◆ Work request
Could you filter the records below down to the lines that include the word "netlist"?

◆ Available records
===== config.mk =====
export PLATFORM = sky130hd
export DESIGN_NAME = ogbfq_queue
export DESIGN_NICKNAME = d
export VERILOG_FILES = /design/src/hdl/ogbfq_pkg.sv /design/src/hdl/ogbfq_queue.sv
export SDC_FILE = /design/constraint.sdc
export NUM_CORES = 1
export LEC_CHECK = 0
export ABC_AREA = 0
export BUFFER_PORTS_ARGS = -buffer_cell sky130_fd_sc_hd__buf_2
export CORE_ASPECT_RATIO = 1.25
export CORE_MARGIN = 2
export CORE_UTILIZATION = 58
export CTS_BUF_LIST = sky130_fd_sc_hd__clkbuf_8
export DETAILED_ROUTE_END_ITERATION = 6
export PLACE_DENSITY = 0.92
export REMOVE_ABC_BUFFERS = 1
export SLEW_MARGIN = 20
export SYNTH_ARGS = -nofsm -noshare
export SYNTH_HDL_FRONTEND = slang
export SYNTH_SLANG_ARGS = --single-unit

===== constraint.sdc =====
create_clock -name clock -period 3.6 [get_ports clock]
set_input_delay 0.18 -clock clock [delete_from_list [all_inputs] [get_ports clock]]
set_output_delay 0.18 -clock clock [all_outputs]
set_load 0.05 [all_outputs]

===== src/hdl/ogbfq_pkg.sv =====
`default_nettype none
package ogbfq_pkg;
   localparam int MAX_BREAKPOINTS = 16;
   localparam int COORD_WIDTH     = 32;
   localparam int IDX_W           = $clog2(MAX_BREAKPOINTS);
   localparam int RANK_W          = IDX_W + 1;
   localparam int TOL_W           = 16;
   localparam int CNT_W           = 5;
   localparam int CELL_DEPTH      = MAX_BREAKPOINTS * MAX_BREAKPOINTS;
   localparam int CELL_AW         = 2 * IDX_W;
   localparam int QDEPTH          = 2;
   localparam int QAW             = 1;

   localparam logic [1:0] REQ_LOAD  = 2'd0;
   localparam logic [1:0] REQ_FILL  = 2'd1;
   localparam logic [1:0] REQ_QUERY = 2'd2;

   localparam logic [1:0] AXIS_X = 2'd0;
   localparam logic [1:0] AXIS_Y = 2'd1;
   localparam logic [1:0] AXIS_Z = 2'd2;

   localparam logic [1:0] ST_OK    = 2'd0;
   localparam logic [1:0] ST_X_MIS = 2'd1;
   localparam logic [1:0] ST_Y_MIS = 2'd2;
   localparam logic [1:0] ST_Z_MIS = 2'd3;

   localparam logic [1:0] CSR_X_COUNT = 2'd0;
   localparam logic [1:0] CSR_Y_COUNT = 2'd1;
   localparam logic [1:0] CSR_Z_COUNT = 2'd2;
   localparam logic [1:0] CSR_TOL     = 2'd3;

   typedef enum logic [1:0] {OP_DONE, OP_FILL, OP_QUERY} op_type;

   typedef struct packed {
      op_type                  op;
      logic [1:0]              status;
      logic                    box_in;
      logic [RANK_W-1:0]       i_lo;
      logic [RANK_W-1:0]       i_hi;
      logic [RANK_W-1:0]       j_lo;
      logic [RANK_W-1:0]       j_hi;
      logic [MAX_BREAKPOINTS-1:0] mask;
   } cmd_type;

   typedef enum logic [1:0] {F_IDLE, F_SCAN, F_PUSH} front_state_type;
   typedef enum logic [1:0] {B_IDLE, B_READ, B_CHECK, B_RESP} back_state_type;
endpackage
`default_nettype wire


===== src/hdl/ogbfq_queue.sv =====
`default_nettype none
module ogbfq_queue (
   input  wire logic               clock,
   input  wire logic               reset,
   input  wire logic               push,
   input  wire ogbfq_pkg::cmd_type push_cmd,
   output logic                    full,
   input  wire logic               pop,
   output logic                    empty,
   output ogbfq_pkg::cmd_type      head
);
   localparam int AW = ogbfq_pkg::QAW;

   ogbfq_pkg::cmd_type slot_ff [ogbfq_pkg::QDEPTH];
   logic [AW-1:0] wp_ff, rp_ff;
   logic [AW:0]   fill_ff;

   assign full  = (fill_ff == (AW+1)'(ogbfq_pkg::QDEPTH));
   assign empty = (fill_ff == '0);
   assign head  = slot_ff[rp_ff];

   always_ff @(posedge clock) begin
      if (reset) begin
         wp_ff   <= '0;
         rp_ff   <= '0;
         fill_ff <= '0;
      end else begin
         if (push && !full) begin
            wp_ff <= wp_ff + AW'(1);
         end
         if (pop && !empty) begin
            rp_ff <= rp_ff + AW'(1);
         end
         fill_ff <= fill_ff + (AW+1)'(push && !full) - (AW+1)'(pop && !empty);
      end
   end

   always_ff @(posedge clock) begin
      if (push && !full) begin
         slot_ff[wp_ff] <= push_cmd;
      end
   end
endmodule
`default_nettype wire


---- Yosys cells after proc, flatten, opt, wreduce, memory -nomap -nowiden ----
Memories as Yosys holds them, arrays and structs flattened. A register that Yosys moved wholly into a read port is not among the register bits.
Cells that the tools add are included.
operators by class
  add/subtract/negate cells ............... 4
  eq/ne operators ......................... 1
  muxes and demuxes ....................... 4
  reduce and logical (&&, ||, !) cells .... 5
operator list
  kind                                  number
  2-to-1 mux 1 bit                      4
  adder 1 bit, second input constant    2
  adder 2 x 1 -> 2 bit                  1
  == test 2 bit, second input constant  1
  logical AND 1 bit                     2
  logical NOT 1 bit                     2
  logical NOT 2 bit                     1
  subtractor 2 x 1 -> 2 bit             1
storage, ports and cells
  bits in registers ....................... 4
  bits in writable memories ............... 82
  bits of input ports ..................... 45
  output and inout bits ................... 43
  logic and storage cells ................. 18
  memories ................................ 1
memories
  name     words  bits a word  read ports  clocked after memory_dff  write ports  RTL line           text
  slot_ff  2      41           1           1                         1            ogbfq_queue.sv:14  ogbfq_pkg::cmd_type slot_ff [ogbfq_pkg::QDEPTH];

---- Logic depth before layout (Yosys ltp) ----
Gate-level depths: netlist of run 1.
  word-level depth ........................ 5
  depth in mapped cells ................... 8
  gate-level depth less buffers ........... 8

---- Worst setup path after synthesis of run 1 ----
OpenSTA, ideal clock, no wires.
  kind .................................... register to register
  from .................................... register fill_ff[0]
  to ...................................... memory slot_ff[0][0] (netlist bit) (enable)
  library setup time ...................... 395 ps
  arrival time ............................ 1,767 ps
  data required time ...................... 3,205 ps
  path slack .............................. 1,438 ps
  cell stages (with the launch flop) ...... 5
  path buffers ............................ 0
  clock period less this slack ............ 2,162 ps
  cells stage by stage .................... dfxtp_1 -> nand2b_2 -> inv_2 -> or3_1 -> inv_1
between the ends
  word-level cells in the longest chain between the ends .. 5
ends and longest elaborated chain
  element                                 RTL line           text
  start: declaration                      ogbfq_queue.sv:16  logic [AW:0] fill_ff;
  start signal: assignment                ogbfq_queue.sv:34  fill_ff <= fill_ff + (AW+1)'(push && !full) - (AW+1)'(pop && !empty);
  == test 2 bit                           ogbfq_queue.sv:18  assign full = (fill_ff == (AW+1)'(ogbfq_pkg::QDEPTH));
  net full                                ogbfq_queue.sv:7   output logic full,
  logical NOT 1 bit                       ogbfq_queue.sv:39  if (push && !full) begin
  logical AND 1 bit                       ogbfq_queue.sv:39
  2-to-1 mux 1 bit                        ogbfq_queue.sv:39
  2-to-1 mux 1 bit (implied by the code)  ogbfq_queue.sv:40  slot_ff[wp_ff] <= push_cmd;
  end: declaration                        ogbfq_queue.sv:14
The timed path passes the listed nets, and every way through them passes these cells.

==> reports/metrics.csv, run 1 <==
stage,metric,value,unit
placed_design,dpl cells,302,
die,chip height,86.8,um
sta,Setup Skew,0.00875,ns
detailed_routing,WL final,5270,um
yosys,syn avg cell area,20.5,um2
pwr,PwrDens,836,nW/um2
cells_and_area,Non-Filler Instances,318,
setup_path,crit path launch type,flip-flop,
yosys,"Distinct cells, synth",21,
detailed_routing,1st-iter DRT viols,171,
global_route,GRT Residual Overflow,0,
sta,f_max,465,MHz
detailed_routing,DRC violations left,0,
sta,RSZ-0062 raised after global routing,false,
clock_tree,post_cts resized,0,
clock_tree,CTS Hold Bufs,0,
die,die area,6100,um2
setup_path,WP data required,3.42,ns
run_status,status,"complete, no violations",
setup_path,CP endpoint kind,output pin,
cells_and_area,Nets,296,
setup_path,CP arrival,1.97,ns
die,Core Box Area,5370,um2
yosys,Syn Inst Count,155,
clock_tree,Num CTS Buffers,9,
clock_tree,H-tree Lvls,3,
sta,final hold viol count,0,
placed_design,post-DP HPWL,3420,um
sta,Setup Viol. Count Final,0,
cells_and_area,Layout area overhead,21.9,%
pwr,Power Total,3240,uW
detailed_routing,DRT Pass-1 Iters,4,
global_route,largest net degree at the start of global routing,42,
pwr,P_leak,0.00147,uW
yosys,number of synthesized register bits,87,
sta,fin. max-slew vios,0,
detailed_routing,antenna-violating nets left,0,
clock_tree,maximum clock path buffer count,2,
die,die width,70.3,um
cells_and_area,layout cell share with drive strength beyond 1,57.5,%
cells_and_area,Fillers,341,
global_route,initial antenna violation count,0,
clock_tree,clk root buf,clkbuf_8,
placed_design,Buffers on Ports,87,
sta,fin crit share,59.8,%
sta,Max transition margin,35.0,%
setup_path,type of the worst setup path,reg -> out,
detailed_routing,drt via density,5.22,
global_route,first-pass GRT wire length,8050,um
pwr,Worst VDD drop,0.625,mV
clock_tree,clk sink count,87,
placed_design,Final GP Congestion,0.664,
yosys,post-synthesis sequential area ratio,80.5,%
sta,final setup TNS,0,ns
die,Starting Density,59.3,%
detailed_routing,WL/cell,16.6,um
yosys,Synth Warn #,0,
die,num rows,30,
cells_and_area,ANT cells,0,
global_route,Tot GR Track Use,17.8,%
global_route,vias in the first global route,1655,
detailed_routing,via count,1660,
setup_path,CP max FO,41,
clock_tree,"Reg clk slew, reported paths",0.09,ns
die,# IOs,88,
run,Max-cap violations,0,
hold_path,Min-Delay Path Class,in -> reg,
sta,Final Critical Period,2.15,ns
clock_tree,CTS tree,done,
yosys,synthesized area,3180,um2
clock_tree,# Post-CTS Setup Buffers,0,
clock_tree,"Clk Latency, worst-skew pair",0.34,ns
sta,Slew @ Worst Pin,0.975,ns
## area by class of cell
type	instances	area, um2	area share [%]
sequential	87	2560	66.1
multi-input combinational	59	581	15.0
timing repair buffer	88	443	11.4
clock buffer	9	124	3.19
tap	64	80.1	2.06
clock inverter	7	72.6	1.87
inverter	4	15.0	0.387
## logic make-up (layout without fill, tap and decap cells)
family | after synthesis | in the layout | synth area share (%)
compound gates | 3 | 3 | 0.550
xor+xnor | 2 | 2 | 0.550
fa+ha+maj | 2 | 2 | 0.786
buf+inv | 9 | 108 | 1.26
flops | 87 | 87 | 80.5
mux | 41 | 41 | 14.5
simple gates | 11 | 11 | 1.85
## per-layer routing
layer | track usage, % | wire length (um) | vias to the layer above
li1 | - | - | 787
met1 | 22.7 | 2230 | 795
met2 | 29.3 | 2630 | 67
met3 | 4.19 | 309 | 11
met4 | 7.87 | 100 | 0
met5 | 0 | 0 | -
## per-stage QoR
stage | cell area [um2] | util, % | hold slack (ns) | setup slack, ns
floorplan | 3160 | - | 0.249 | 1.44
global placement | 3680 | 68.6 | 0.368 | 1.32
detailed placement | 3680 | 68.6 | 0.371 | 1.27
CTS | 3880 | 72.3 | 0.00857 | 1.26
global route | 3880 | 72.3 | 0.00892 | 1.35
finish | 3880 | 72.3 | 0.0175 | 1.45
## Yosys cell counts
cell type / number / area share, %
a21oi_1: 1 / 0.16
and2_1: 1 / 0.20
and3_2: 1 / 0.24
buf_2: 5 / 0.79
dfxtp_1: 5 / 3.1
edfxtp_1: 82 / 77
ha_1: 2 / 0.79
inv_1: 3 / 0.35
inv_2: 1 / 0.12
mux2_1: 3 / 1.1
mux2_2: 38 / 13
nand2_1: 1 / 0.12
nand2b_2: 1 / 0.28
nor2_1: 4 / 0.47
nor2b_1: 1 / 0.20
nor3_1: 1 / 0.16
o21a_1: 1 / 0.24
o21ai_0: 1 / 0.16
or3_1: 1 / 0.20
xnor2_1: 1 / 0.28
xor2_1: 1 / 0.28
## registers in the layout, indices dropped and copies added, names as in the netlist, named ones only
signal,count
fill_ff,2
slot_ff,82
rp_ff,1
wp_ff,1
## cells in the final DEF (no fill, tap or decap), drive strengths merged
cell,synthesis,layout
buf,5,88
edfxtp,82,82
mux2,41,41
clkbuf,0,9
dfxtp,5,5
inv,4,5
nor2,4,4
clkinvlp,0,4
ha,2,2
o21a,1,1
nand2b,1,1
nand2,1,1
and3,1,1
or3,1,1
nor2b,1,1
xnor2,1,1
o21ai,1,1
a21oi,1,1
xor2,1,1
and2,1,1
nor3,1,1
clkinv,0,1
bufinv,0,1
## critical path, cell delays in order, from the launching register on
cell and delay [ns]:
dfxtp_2 0.97, mux2_2 0.43, buf_2 0.21
## path summary, 6_finish.rpt
check | from | endpoint | slack [ns] | cells past startpoint
setup / recovery | flip-flop | head[10] | 1.45 | 2
hold / removal | push_cmd[27] | slot_ff[0][27]$_DFFE_PP_ | 0.02 | 1
setup reg to reg | fill_ff[0]$_SDFF_PP0_ | slot_ff[0][2]$_DFFE_PP_ | 1.56 | 5
hold reg to reg | wp_ff$_SDFFE_PP0P_ | wp_ff$_SDFFE_PP0P_ | 0.52 | 2
## report_power, final
group	leakage [uW]	switching, uW	internal (uW)
clock network	0.0000855	333	320
logic	0.000579	850	338
registers	0.000808	109	1290
Note: power is estimated with default switching activity, not from simulation.
==> inputs of run 2 (changes only) <==
--- a/config.mk
+++ b/config.mk
@@ -9,10 +9,10 @@
 export BUFFER_PORTS_ARGS = -buffer_cell sky130_fd_sc_hd__buf_2
 export CORE_ASPECT_RATIO = 1.25
 export CORE_MARGIN = 2
-export CORE_UTILIZATION = 58
+export CORE_UTILIZATION = 54
 export CTS_BUF_LIST = sky130_fd_sc_hd__clkbuf_8
 export DETAILED_ROUTE_END_ITERATION = 6
-export PLACE_DENSITY = 0.92
+export PLACE_DENSITY = 0.87
 export REMOVE_ABC_BUFFERS = 1
 export SLEW_MARGIN = 20
 export SYNTH_ARGS = -nofsm -noshare
==> constraint.sdc (replaced) <==
create_clock -name clock -period 2 [get_ports clock]
set_input_delay 0.1 -clock clock [delete_from_list [all_inputs] [get_ports clock]]
set_output_delay 0.1 -clock clock [all_outputs]
set_load 0.05 [all_outputs]
==> reports/metrics.csv, run 2 (synthesis gave the netlist of run 1 again) <==
stage,metric,value,unit,change
run_status,status,"complete, no violations",,
clock_tree,"Reg clk slew, reported paths",0.08,ns,about the same
sta,Max transition margin,82.1,%,+47 points
setup_path,end of the critical path,head[15],,
setup_path,RR Startpoint,fill_ff[0]$_SDFF_PP0_,,
cells_and_area,layout cell share with drive strength beyond 1,49.0,%,-8.5 points
clock_tree,Num CTS Buffers,9,,unchanged
pwr,PwrDens,1380,nW/um2,+66%
placed_design,Final GP Congestion,0.721,,+8.7%
pwr,P_leak,0.00169,uW,+15%
die,chip height,89.8,um,+3.5%
sta,Final Critical Period,1.60,ns,
sta,fin crit share,80.1,%,
cells_and_area,"commonest non-fill, non-tap cell in the layout",buf_2,,
global_route,Tot GR Track Use,18.0,%,+0.25 points
cells_and_area,final core occ,75.9,%,+3.7 points
cells_and_area,"commonest cells after routing, fill and taps aside","buf_2, edfxtp_1, dlygate4sd3_1",,
clock_tree,H-tree Lvls,3,,unchanged
sta,Setup Skew,0.00992,ns,+0.00117 ns
setup_path,type of the worst setup path,reg -> out,,
cells_and_area,ANT cells,0,,unchanged
global_route,GRT Residual Overflow,0,,unchanged
clock_tree,clk sink count,87,,unchanged
setup_path,CP max FO,41,,unchanged
clock_tree,"Clk Latency, worst-skew pair",0.33,ns,about the same
detailed_routing,1st-iter DRT viols,84,,-51%
placed_design,Buffers on Ports,87,,unchanged
global_route,initial antenna violation count,0,,unchanged
setup_path,max incr delay on CP,0.38,ns,-0.59 ns
clock_tree,clk root buf,clkbuf_8,,
die,num rows,31,,+3.3%
sta,Setup Viol. Count Final,0,,unchanged
cells_and_area,Regs by FF count,"slot_ff: 82 flops, fill_ff: 2 flops",,
detailed_routing,WL final,5760,um,+9.4%
setup_path,crit path launch type,flip-flop,,
clock_tree,post_cts resized,0,,unchanged
cells_and_area,Top reg by flops,slot_ff,,
setup_path,slowest cell on the critical path,mux2_2,,
global_route,vias in the first global route,1890,,+14%
detailed_routing,via count,1799,,+8.4%
placed_design,placed cell area,3740,um2,+1.5%
setup_path,CP endpoint kind,output pin,,
detailed_routing,drt via density,4.97,,-4.8%
hold_path,Min-Delay Path Class,in -> reg,,
die,Core Box Area,5740,um2,+6.9%
cells_and_area,post-route cell area,4360,um2,+12%
setup_path,WP data required,1.90,ns,-1.52 ns
global_route,first-pass GRT wire length,8690,um,+7.9%
global_route,largest net degree at the start of global routing,42,,unchanged
sta,Slew @ Worst Pin,0.270,ns,-0.706 ns
setup_path,CP arrival,1.50,ns,-0.47 ns
cells_and_area,Layout area overhead,36.9,%,
detailed_routing,WL/cell,15.9,um,-3.9%
die,# IOs,88,,unchanged
die,Starting Density,55.4,%,-3.9 points
detailed_routing,DRT Pass-1 Iters,4,,unchanged
detailed_routing,DRC violations left,0,,unchanged
cells_and_area,Largest register FFs,82,,unchanged
setup_path,"Critical Path, Cell by Cell","buf_12, mux2_2, buf_2",,
sta,RSZ-0062 raised after global routing,false,,
placed_design,DP Worst Slack,0.424,ns,-0.848 ns
setup_path,FF-to-FF path depth,5,,unchanged
sta,PnR worst setup slack,0.397,ns,-1.05 ns
setup_path,capture point of the worst reg-to-reg path,slot_ff[0][28]$_DFFE_PP_,,
cells_and_area,Nets,340,,+15%
placed_design,post-DP HPWL,3460,um,+1.3%
sta,f_max,624,MHz,
die,die width,72.7,um,+3.4%
clock_tree,maximum clock path buffer count,2,,unchanged
detailed_routing,antenna-violating nets left,0,,unchanged
die,die area,6530,um2,+7.0%
pwr,Worst VDD drop,0.931,mV,+49%
setup_path,R2R setup slack,0.41,ns,-1.15 ns
run,Max-cap violations,0,,unchanged
sta,fin. max-slew vios,0,,unchanged
hold_path,hold wc startpoint,push,,
sta,final hold viol count,0,,unchanged
clock_tree,CTS tree,done,,
run 2: cell count changes in the layout (fill, tap and decap cells not counted), sizes merged:
| cell | before | now |
|---|---|---|
| bufinv | 1 | 2 |
| dlygate4sd3 | 0 | 42 |
| clkinvlp | 4 | 1 |
| buf | 88 | 90 |
run 2: power breakdown:
| part | total [uW] | switching [uW] | internal (uW) | leakage, uW |
|---|---|---|---|---|
| Combinational | 2400 | 1680 | 716 | 0.000776 |
| Clock | 1230 | 547 | 684 | 0.000102 |
| Sequential | 2400 | 80.8 | 2320 | 0.000808 |
| Total | 6030 | 2310 | 3720 | 0.00169 |
run 2: cell type report:
cell class	count	area [um2]
multi-input cells	59	581
clock inverters	5	76.3
clock buffers	9	124
inverters	4	15.0
repair buffers	132	916
flip-flops and latches	87	2560
fillers	357	1380
well taps	66	82.6
run 2: how the worst min path moves through the flow:
stage / end / slack, ns / depth (start not counted)
2_1_floorplan: wp_ff$_SDFFE_PP0P_ / 0.17 / 1
3_3_place_gp: slot_ff[0][37]$_DFFE_PP_ / 0.29 / 1
3_5_place_dp: slot_ff[0][32]$_DFFE_PP_ / 0.29 / 1
4_1_cts: wp_ff$_SDFFE_PP0P_ / 0.16 / 4
5_1_grt: wp_ff$_SDFFE_PP0P_ / 0.20 / 4
6_report: wp_ff$_SDFFE_PP0P_ / 0.17 / 4
run 2: repair_timing:
action                                  4_1_cts  5_1_grt
setup buffers                                 0        0
hold buffers                                 42        0
endpoints found under the setup margin        0        0
hold endpoints to repair                     87        0
run 2: routing by layer:
layer	vias up	part of all wire (%)	track usage [%]
met2	43	58	33.4
li1	871	-	-
met4	0	2.1	10.6
met1	877	37	18.8
met5	-	0	0
met3	8	3.2	2.02
run 2: critical path: cells and delay by family (launching register included):
family	cells	cell delay [ns]
buffers and inverters	2	0.44
flip-flops	1	0.34
multiplexers	1	0.38
run 2: stage by stage:
step | hold slack, ns | instances | total power, uW | setup TNS (ns)
after floorplan | 0.169 | 150 | 4230 | -6.65
after global placement | 0.288 | 306 | 4740 | 0
after detailed placement | 0.292 | 306 | 4790 | 0
after CTS | 0.157 | 362 | 6080 | 0
after global routing | 0.202 | 362 | 6270 | 0
final | 0.173 | 362 | 6030 | 0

◆ Task output
Gate-level depths: netlist of run 1.
  to ...................................... memory slot_ff[0][0] (netlist bit) (enable)
## registers in the layout, indices dropped and copies added, names as in the netlist, named ones only
==> reports/metrics.csv, run 2 (synthesis gave the netlist of run 1 again) <==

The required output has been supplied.